Ahora que lo veo en retrospectiva creo entenderla mejor que entonces. No eran los errores y las repeticiones lo que la había molestado. Era la falta de reciprocidad que sintió. Ella también estaba cansada, ella también necesitaba reposo; su voz era su instrumento y sabía que necesitaba cuidarlo; pero estaba ahí, esforzándose por seguir adelante con la clase por nosotros, sus alumnos, y no vio la misma disposición de nuestra parte.

In Memoriam Gisela Crespo (agosto 2021).1

Sin embargo, llegó a la siguiente clase —ya mejor de la garganta— con la misma sonrisa de siempre, con la misma alegría, lista para continuar enseñando. No había rencor alguno en su ánimo.

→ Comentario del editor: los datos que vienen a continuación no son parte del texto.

**src/verilog/sbuf_pkg.sv**
```systemverilog
package sbuf_pkg;

    parameter int addr_w = 32;
    parameter int data_w = 32;
    parameter int tag_w  = 16;

    typedef enum logic [1:0] {
        op_sb = 2'd0,
        op_sh = 2'd1,
        op_sw = 2'd2
    } store_op_e;  // Matches funct3

    typedef enum logic [2:0] {
        op_lb  = 3'd0,
        op_lh  = 3'd1,
        op_lw  = 3'd2,
        op_lbu = 3'd4,
        op_lhu = 3'd5
    } load_op_e;

    typedef enum logic [1:0] {
        fwd_miss    = 2'd0,
        fwd_hit     = 2'd1,
        fwd_partial = 2'd2
    } fwd_result_e;

    typedef enum logic [1:0] {
        drain_idle = 2'd0,
        drain_send = 2'd1,
        drain_free = 2'd2
    } drain_state_e;

endpackage

```
**src/verilog/sbuf_drain_if.sv**
```systemverilog
`timescale 1ns/100ps

interface sbuf_drain_if #(
    parameter int DEPTH = 8
);
    localparam int IDX_W = $clog2(DEPTH);

    logic                        cand_valid;
    logic [sbuf_pkg::addr_w-1:0] cand_addr;   // Word aligned
    logic [sbuf_pkg::data_w-1:0] cand_data;
    logic [3:0]                  cand_strb;
    logic [IDX_W-1:0]            cand_index;
    logic                        release_valid;  // Entry leaves the buffer
    logic [IDX_W-1:0]            release_index;

    modport entries (
        output cand_valid, cand_addr, cand_data, cand_strb, cand_index,
        input  release_valid, release_index
    );

    modport drain (
        input  cand_valid, cand_addr, cand_data, cand_strb, cand_index,
        output release_valid, release_index
    );
endinterface

```
**src/verilog/sbuf_entries.sv**
```systemverilog
`timescale 1ns/100ps

module sbuf_entries #(
    parameter int DEPTH = 8
) (
    input  logic                        clk,
    input  logic                        rst_n,
    input  logic                        store_valid,
    input  logic                        store_ready,
    input  logic [sbuf_pkg::tag_w-1:0]  store_tag,
    input  logic [sbuf_pkg::addr_w-1:0] store_addr,
    input  logic [sbuf_pkg::data_w-1:0] store_data,
    input  sbuf_pkg::store_op_e         store_op,
    input  logic                        load_valid,
    input  logic [sbuf_pkg::tag_w-1:0]  load_tag,
    input  logic [sbuf_pkg::addr_w-1:0] load_addr,
    input  sbuf_pkg::load_op_e          load_op,
    output logic                        load_done,
    output sbuf_pkg::fwd_result_e       load_result,
    output logic [sbuf_pkg::data_w-1:0] load_data,
    output logic [3:0]                  load_mask,
    input  logic                        commit_valid,
    input  logic [sbuf_pkg::tag_w-1:0]  commit_tag,
    input  logic                        flush,
    sbuf_drain_if.entries               drain,
    output logic                        alloc,
    output logic [$clog2(DEPTH+1)-1:0]  dealloc_count
);
    localparam int IDX_W = $clog2(DEPTH);
    localparam int CNT_W = $clog2(DEPTH + 1);
    localparam int WA_W  = sbuf_pkg::addr_w - 2;

    logic [DEPTH-1:0]            ent_valid;
    logic [DEPTH-1:0]            ent_comm;
    logic [sbuf_pkg::tag_w-1:0]  ent_tag  [DEPTH];
    logic [WA_W-1:0]             ent_addr [DEPTH];
    logic [sbuf_pkg::data_w-1:0] ent_data [DEPTH];
    logic [3:0]                  ent_mask [DEPTH];

    logic [DEPTH-1:0]            keep;  // Committed after this edge
    logic [3:0]                  st_mask;
    logic [sbuf_pkg::data_w-1:0] st_lanes;
    logic                        store_take;
    logic                        merge_found;
    logic [IDX_W-1:0]            merge_idx;
    logic [IDX_W-1:0]            free_idx;
    logic [IDX_W-1:0]            wr_idx;
    logic                        best_found;
    logic [IDX_W-1:0]            best_idx;
    logic [sbuf_pkg::tag_w-1:0]  best_tag;
    logic                        ld_found;
    logic [IDX_W-1:0]            ld_idx;
    logic [sbuf_pkg::tag_w-1:0]  ld_tag;
    logic [3:0]                  ld_need;
    logic [3:0]                  ld_present;
    logic [sbuf_pkg::data_w-1:0] ld_word;
    logic [7:0]                  ld_byte;
    logic [15:0]                 ld_half;
    logic [sbuf_pkg::data_w-1:0] ld_ext;

    always_comb begin
        case (store_op)
            sbuf_pkg::op_sb: begin
                st_mask  = 4'b0001 << store_addr[1:0];
                st_lanes = {4{store_data[7:0]}};
            end
            sbuf_pkg::op_sh: begin
                st_mask  = 4'b0011 << {store_addr[1], 1'b0};
                st_lanes = {2{store_data[15:0]}};
            end
            default: begin
                st_mask  = 4'b1111;
                st_lanes = store_data;
            end
        endcase
    end

    always_comb begin
        for (int i = 0; i < DEPTH; i++)
            keep[i] = ent_comm[i] | (commit_valid && ent_tag[i] <= commit_tag);
    end

    // Downward scan leaves the lowest index in place
    always_comb begin
        merge_found = 1'b0;
        merge_idx   = '0;
        free_idx    = '0;
        for (int i = DEPTH - 1; i >= 0; i--) begin
            if (!ent_valid[i])
                free_idx = IDX_W'(i);
            if (ent_valid[i] && !keep[i] && ent_addr[i] == store_addr[sbuf_pkg::addr_w-1:2]) begin
                merge_found = 1'b1;
                merge_idx   = IDX_W'(i);
            end
        end
    end

    assign store_take = store_valid && store_ready && !flush;  // Flush drops it
    assign alloc      = store_take && !merge_found;
    assign wr_idx     = merge_found ? merge_idx : free_idx;

    always_comb begin
        dealloc_count = drain.release_valid ? CNT_W'(1) : '0;
        for (int i = 0; i < DEPTH; i++)
            if (flush && ent_valid[i] && !keep[i])
                dealloc_count = dealloc_count + CNT_W'(1);
    end

    always_ff @(posedge clk) begin
        if (!rst_n) begin
            ent_valid <= '0;
            ent_comm  <= '0;
        end else begin
            for (int i = 0; i < DEPTH; i++) begin
                if (ent_valid[i] && keep[i])
                    ent_comm[i] <= 1'b1;
                if (flush && !keep[i])
                    ent_valid[i] <= 1'b0;
            end
            if (drain.release_valid) begin
                ent_valid[drain.release_index] <= 1'b0;
                ent_comm[drain.release_index]  <= 1'b0;
            end
            if (alloc) begin
                ent_valid[free_idx] <= 1'b1;
                ent_comm[free_idx]  <= 1'b0;
            end
        end
    end

    always_ff @(posedge clk) begin
        if (store_take) begin
            ent_tag[wr_idx]  <= store_tag;
            ent_addr[wr_idx] <= store_addr[sbuf_pkg::addr_w-1:2];
            ent_mask[wr_idx] <= merge_found ? (ent_mask[wr_idx] | st_mask) : st_mask;
            for (int b = 0; b < 4; b++)
                if (st_mask[b])
                    ent_data[wr_idx][8*b +: 8] <= st_lanes[8*b +: 8];
        end
    end

    // Oldest committed entry, skipping the one leaving now
    always_comb begin
        best_found = 1'b0;
        best_idx   = '0;
        best_tag   = '0;
        for (int i = 0; i < DEPTH; i++) begin
            if (ent_valid[i] && ent_comm[i]
                    && !(drain.release_valid && drain.release_index == IDX_W'(i))
                    && (!best_found || ent_tag[i] < best_tag)) begin
                best_found = 1'b1;
                best_idx   = IDX_W'(i);
                best_tag   = ent_tag[i];
            end
        end
    end

    always_ff @(posedge clk) begin
        if (!rst_n)
            drain.cand_valid <= 1'b0;
        else
            drain.cand_valid <= best_found;
    end

    always_ff @(posedge clk) begin
        drain.cand_index <= best_idx;
        drain.cand_addr  <= {ent_addr[best_idx], 2'b00};
        drain.cand_data  <= ent_data[best_idx];
        drain.cand_strb  <= ent_mask[best_idx];
    end

    // Youngest older store to the same word
    always_comb begin
        ld_found = 1'b0;
        ld_idx   = '0;
        ld_tag   = '0;
        for (int i = 0; i < DEPTH; i++) begin
            if (ent_valid[i] && ent_addr[i] == load_addr[sbuf_pkg::addr_w-1:2]
                    && ent_tag[i] < load_tag && (!ld_found || ent_tag[i] > ld_tag)) begin
                ld_found = 1'b1;
                ld_idx   = IDX_W'(i);
                ld_tag   = ent_tag[i];
            end
        end
    end

    always_comb begin
        case (load_op)
            sbuf_pkg::op_lb, sbuf_pkg::op_lbu: ld_need = 4'b0001 << load_addr[1:0];
            sbuf_pkg::op_lh, sbuf_pkg::op_lhu: ld_need = 4'b0011 << {load_addr[1], 1'b0};
            default:                           ld_need = 4'b1111;
        endcase
        ld_present = ld_found ? (ld_need & ent_mask[ld_idx]) : 4'b0000;
        ld_word    = ent_data[ld_idx];
        ld_byte    = 8'(ld_word >> {load_addr[1:0], 3'b000});
        ld_half    = 16'(ld_word >> {load_addr[1], 4'b0000});
        case (load_op)
            sbuf_pkg::op_lb:  ld_ext = {{24{ld_byte[7]}}, ld_byte};
            sbuf_pkg::op_lbu: ld_ext = {24'd0, ld_byte};
            sbuf_pkg::op_lh:  ld_ext = {{16{ld_half[15]}}, ld_half};
            sbuf_pkg::op_lhu: ld_ext = {16'd0, ld_half};
            default:          ld_ext = ld_word;
        endcase
    end

    always_ff @(posedge clk) begin
        if (!rst_n)
            load_done <= 1'b0;
        else
            load_done <= load_valid;
    end

    always_ff @(posedge clk) begin
        if (load_valid) begin
            load_mask <= ld_present;
            load_data <= ld_ext;
            if (ld_present == 4'b0000)
                load_result <= sbuf_pkg::fwd_miss;
            else if (ld_present == ld_need)
                load_result <= sbuf_pkg::fwd_hit;
            else
                load_result <= sbuf_pkg::fwd_partial;
        end
    end

endmodule

```
**src/verilog/sbuf_drain_fsm.sv**
```systemverilog
`timescale 1ns/100ps

module sbuf_drain_fsm (
    input  logic                        clk,
    input  logic                        rst_n,
    sbuf_drain_if.drain                 drain,
    output logic                        mem_valid,
    input  logic                        mem_ready,
    output logic [sbuf_pkg::addr_w-1:0] mem_addr,
    output logic [sbuf_pkg::data_w-1:0] mem_data,
    output logic [3:0]                  mem_strb
);
    sbuf_pkg::drain_state_e state;
    sbuf_pkg::drain_state_e state_next;

    always_comb begin
        state_next = state;
        case (state)
            sbuf_pkg::drain_idle: begin
                if (drain.cand_valid)
                    state_next = sbuf_pkg::drain_send;
            end
            sbuf_pkg::drain_send: begin
                if (mem_ready)
                    state_next = sbuf_pkg::drain_free;
            end
            sbuf_pkg::drain_free: begin
                state_next = sbuf_pkg::drain_idle;  // Entry cleared at this edge
            end
            default: begin
                state_next = sbuf_pkg::drain_idle;
            end
        endcase
    end

    always_ff @(posedge clk) begin
        if (!rst_n)
            state <= sbuf_pkg::drain_idle;
        else
            state <= state_next;
    end

    // Latched once per entry, held through the whole handshake
    always_ff @(posedge clk) begin
        if (state == sbuf_pkg::drain_idle && drain.cand_valid) begin
            mem_addr            <= drain.cand_addr;
            mem_data            <= drain.cand_data;
            mem_strb            <= drain.cand_strb;
            drain.release_index <= drain.cand_index;
        end
    end

    assign mem_valid           = (state == sbuf_pkg::drain_send);
    assign drain.release_valid = (state == sbuf_pkg::drain_free);

endmodule

```
**src/verilog/sbuf_occupancy.sv**
```systemverilog
`timescale 1ns/100ps

module sbuf_occupancy #(
    parameter int DEPTH = 8
) (
    input  logic                       clk,
    input  logic                       rst_n,
    input  logic                       alloc,
    input  logic [$clog2(DEPTH+1)-1:0] dealloc_count,
    output logic                       store_ready
);
    localparam int CNT_W = $clog2(DEPTH + 1);

    logic [CNT_W-1:0] count;  // Occupied entries

    always_ff @(posedge clk) begin
        if (!rst_n)
            count <= '0;
        else
            count <= count + CNT_W'(alloc) - dealloc_count;
    end

    // Low when full, merges included
    assign store_ready = (count != CNT_W'(DEPTH));

endmodule

```
**src/verilog/sbuf_top.sv**
```systemverilog
`timescale 1ns/100ps

module sbuf_top #(
    parameter int DEPTH = 8
) (
    input  logic                        clk,
    input  logic                        rst_n,
    input  logic                        store_valid,
    output logic                        store_ready,
    input  logic [sbuf_pkg::tag_w-1:0]  store_tag,
    input  logic [sbuf_pkg::addr_w-1:0] store_addr,
    input  logic [sbuf_pkg::data_w-1:0] store_data,
    input  sbuf_pkg::store_op_e         store_op,
    input  logic                        load_valid,
    input  logic [sbuf_pkg::tag_w-1:0]  load_tag,
    input  logic [sbuf_pkg::addr_w-1:0] load_addr,
    input  sbuf_pkg::load_op_e          load_op,
    output logic                        load_done,
    output sbuf_pkg::fwd_result_e       load_result,
    output logic [sbuf_pkg::data_w-1:0] load_data,
    output logic [3:0]                  load_mask,
    input  logic                        commit_valid,
    input  logic [sbuf_pkg::tag_w-1:0]  commit_tag,
    input  logic                        flush,
    output logic                        mem_valid,
    input  logic                        mem_ready,
    output logic [sbuf_pkg::addr_w-1:0] mem_addr,
    output logic [sbuf_pkg::data_w-1:0] mem_data,
    output logic [3:0]                  mem_strb
);
    logic                       alloc;
    logic [$clog2(DEPTH+1)-1:0] dealloc_count;

    sbuf_drain_if #(.DEPTH(DEPTH)) drain_bus ();

    sbuf_entries #(.DEPTH(DEPTH)) u_entries (
        .clk           (clk),
        .rst_n         (rst_n),
        .store_valid   (store_valid),
        .store_ready   (store_ready),
        .store_tag     (store_tag),
        .store_addr    (store_addr),
        .store_data    (store_data),
        .store_op      (store_op),
        .load_valid    (load_valid),
        .load_tag      (load_tag),
        .load_addr     (load_addr),
        .load_op       (load_op),
        .load_done     (load_done),
        .load_result   (load_result),
        .load_data     (load_data),
        .load_mask     (load_mask),
        .commit_valid  (commit_valid),
        .commit_tag    (commit_tag),
        .flush         (flush),
        .drain         (drain_bus.entries),
        .alloc         (alloc),
        .dealloc_count (dealloc_count)
    );

    sbuf_drain_fsm u_drain_fsm (
        .clk       (clk),
        .rst_n     (rst_n),
        .drain     (drain_bus.drain),
        .mem_valid (mem_valid),
        .mem_ready (mem_ready),
        .mem_addr  (mem_addr),
        .mem_data  (mem_data),
        .mem_strb  (mem_strb)
    );

    sbuf_occupancy #(.DEPTH(DEPTH)) u_occupancy (
        .clk           (clk),
        .rst_n         (rst_n),
        .alloc         (alloc),
        .dealloc_count (dealloc_count),
        .store_ready   (store_ready)
    );

endmodule

```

Cuando escuché en la radio las voces de un coro que entonaba la Guantanamera bajo su dirección, como nosotros mismos lo hicimos años atrás, estuve a punto de verter lágrimas mientras sonreía recordando a esa mujer alegre, amable y generosa, dispuesta a dar lo mejor de sí y a ayudarnos a dar lo mejor de nosotros. Es así como la quiero seguir recordando.